At least three of the men were rushed to a health clinic for medical care, and others are also receiving various medical treatments, Away said.
The United Nations and other groups on Friday urged countries in South Asia to rescue a boat of Rohingya refugees that has been adrift for several weeks in the Andaman Sea.
“Reports indicate those onboard have now remained at sea for a month in dire conditions with insufficient food or water, without any efforts by states in the region to help save human lives,” the UN refugee agency, UNHCR, said in a statement. “Many are women and children, with reports of up to 20 people dying on the unseaworthy vessel during the journey.”

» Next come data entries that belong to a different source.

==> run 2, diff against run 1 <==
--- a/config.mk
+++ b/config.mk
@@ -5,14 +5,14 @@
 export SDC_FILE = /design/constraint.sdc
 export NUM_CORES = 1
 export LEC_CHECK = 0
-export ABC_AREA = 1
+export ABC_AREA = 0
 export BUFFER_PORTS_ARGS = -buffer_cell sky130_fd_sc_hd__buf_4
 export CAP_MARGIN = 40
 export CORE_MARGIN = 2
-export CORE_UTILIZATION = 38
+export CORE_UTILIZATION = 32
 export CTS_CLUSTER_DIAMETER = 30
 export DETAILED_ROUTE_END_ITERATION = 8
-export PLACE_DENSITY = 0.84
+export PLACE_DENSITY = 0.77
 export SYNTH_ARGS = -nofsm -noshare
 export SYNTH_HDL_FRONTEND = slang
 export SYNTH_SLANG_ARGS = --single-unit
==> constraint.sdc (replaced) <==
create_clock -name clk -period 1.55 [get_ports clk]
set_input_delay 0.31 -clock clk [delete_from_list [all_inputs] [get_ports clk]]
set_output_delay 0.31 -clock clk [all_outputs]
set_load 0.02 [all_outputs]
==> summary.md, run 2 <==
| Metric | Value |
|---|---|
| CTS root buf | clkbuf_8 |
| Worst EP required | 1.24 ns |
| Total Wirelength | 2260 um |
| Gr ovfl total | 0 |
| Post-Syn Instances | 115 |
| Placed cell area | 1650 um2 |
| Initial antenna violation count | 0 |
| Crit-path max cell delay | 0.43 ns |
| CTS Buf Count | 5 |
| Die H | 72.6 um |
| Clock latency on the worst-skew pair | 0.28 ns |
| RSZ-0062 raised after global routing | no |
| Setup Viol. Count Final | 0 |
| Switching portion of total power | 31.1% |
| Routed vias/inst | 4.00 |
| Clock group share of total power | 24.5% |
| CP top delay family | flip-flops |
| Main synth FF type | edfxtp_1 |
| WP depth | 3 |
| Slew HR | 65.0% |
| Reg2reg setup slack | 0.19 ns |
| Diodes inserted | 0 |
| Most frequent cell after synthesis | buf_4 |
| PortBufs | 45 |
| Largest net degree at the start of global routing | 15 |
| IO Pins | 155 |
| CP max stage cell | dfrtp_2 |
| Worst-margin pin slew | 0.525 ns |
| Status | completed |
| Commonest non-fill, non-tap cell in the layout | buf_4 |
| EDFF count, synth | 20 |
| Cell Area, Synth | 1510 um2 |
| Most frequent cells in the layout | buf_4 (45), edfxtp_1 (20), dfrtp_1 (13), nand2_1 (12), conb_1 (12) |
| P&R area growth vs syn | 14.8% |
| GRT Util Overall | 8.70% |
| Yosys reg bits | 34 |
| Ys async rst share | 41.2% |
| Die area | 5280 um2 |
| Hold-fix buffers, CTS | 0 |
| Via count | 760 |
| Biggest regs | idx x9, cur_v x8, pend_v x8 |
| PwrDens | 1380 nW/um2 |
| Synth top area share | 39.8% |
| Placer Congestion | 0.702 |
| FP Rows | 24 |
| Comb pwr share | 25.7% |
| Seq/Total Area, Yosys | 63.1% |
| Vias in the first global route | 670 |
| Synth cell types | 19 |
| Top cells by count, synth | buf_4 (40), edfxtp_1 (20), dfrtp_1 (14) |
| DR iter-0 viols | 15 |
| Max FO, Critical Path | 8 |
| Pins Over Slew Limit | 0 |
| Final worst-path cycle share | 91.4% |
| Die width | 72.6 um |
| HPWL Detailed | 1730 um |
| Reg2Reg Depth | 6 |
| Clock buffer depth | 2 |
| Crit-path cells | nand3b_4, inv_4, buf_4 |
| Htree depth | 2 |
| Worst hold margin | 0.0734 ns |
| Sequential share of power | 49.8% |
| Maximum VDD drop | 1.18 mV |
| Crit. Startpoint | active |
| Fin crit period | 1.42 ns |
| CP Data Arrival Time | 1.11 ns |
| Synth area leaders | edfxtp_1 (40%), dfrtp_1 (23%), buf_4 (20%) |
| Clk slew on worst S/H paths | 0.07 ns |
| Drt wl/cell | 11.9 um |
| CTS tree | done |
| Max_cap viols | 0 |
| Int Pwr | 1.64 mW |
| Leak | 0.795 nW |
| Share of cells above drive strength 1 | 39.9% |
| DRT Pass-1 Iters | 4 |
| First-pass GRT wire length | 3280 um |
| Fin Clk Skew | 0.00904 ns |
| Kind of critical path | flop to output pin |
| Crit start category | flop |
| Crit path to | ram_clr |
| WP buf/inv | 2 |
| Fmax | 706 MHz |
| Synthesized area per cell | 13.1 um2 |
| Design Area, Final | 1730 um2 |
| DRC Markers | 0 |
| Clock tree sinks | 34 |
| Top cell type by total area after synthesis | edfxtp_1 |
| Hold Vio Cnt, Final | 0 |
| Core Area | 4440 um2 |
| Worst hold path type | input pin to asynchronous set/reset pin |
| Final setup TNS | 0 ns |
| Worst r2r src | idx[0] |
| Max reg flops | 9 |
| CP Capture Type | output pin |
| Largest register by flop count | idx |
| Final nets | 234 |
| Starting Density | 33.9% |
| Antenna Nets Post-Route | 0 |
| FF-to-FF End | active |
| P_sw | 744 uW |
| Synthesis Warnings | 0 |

On Monday, the UNHRC said a separate boat with 180 Rohingya was presumed drowned, and that 2022 could end up as one of the deadliest for the community forced to flee its home in Myanmar because of ethnic violence.
Away said one of the men on the boat that reached Ladong spoke some Malay and said they had been at sea for more than a month, aiming to land in Malaysia to seek a better life and work there.
More than 700,000 Rohingya have fled from Buddhist-majority Myanmar to refugee camps in Bangladesh since August 2017, when the Myanmar military launched a clearance operation in response to attacks by a rebel group. Myanmar forces have been accused of mass rapes, killings and the burning of thousands of homes.
Groups of Rohingya have attempted to leave the crowded camps in Bangladesh and take hazardous sea voyages to other countries in the region.
Malaysia has been a common destination for the boats, as traffickers promise the refugees a better life there. But many Rohingya refugees who land in Malaysia face detention.
Although Indonesia is not a signatory to the UN’s 1951 Refugee Convention, the UNHCR said a 2016 presidential regulation provides a national legal framework governing the treatment of refugees on boats in distress near Indonesia and to help them disembark.
These provisions have been implemented for years, most recently last month when about 219 Rohingya refugees, including 63 women and 40 children, were rescued off the coast of North Aceh district on board two rickety boats.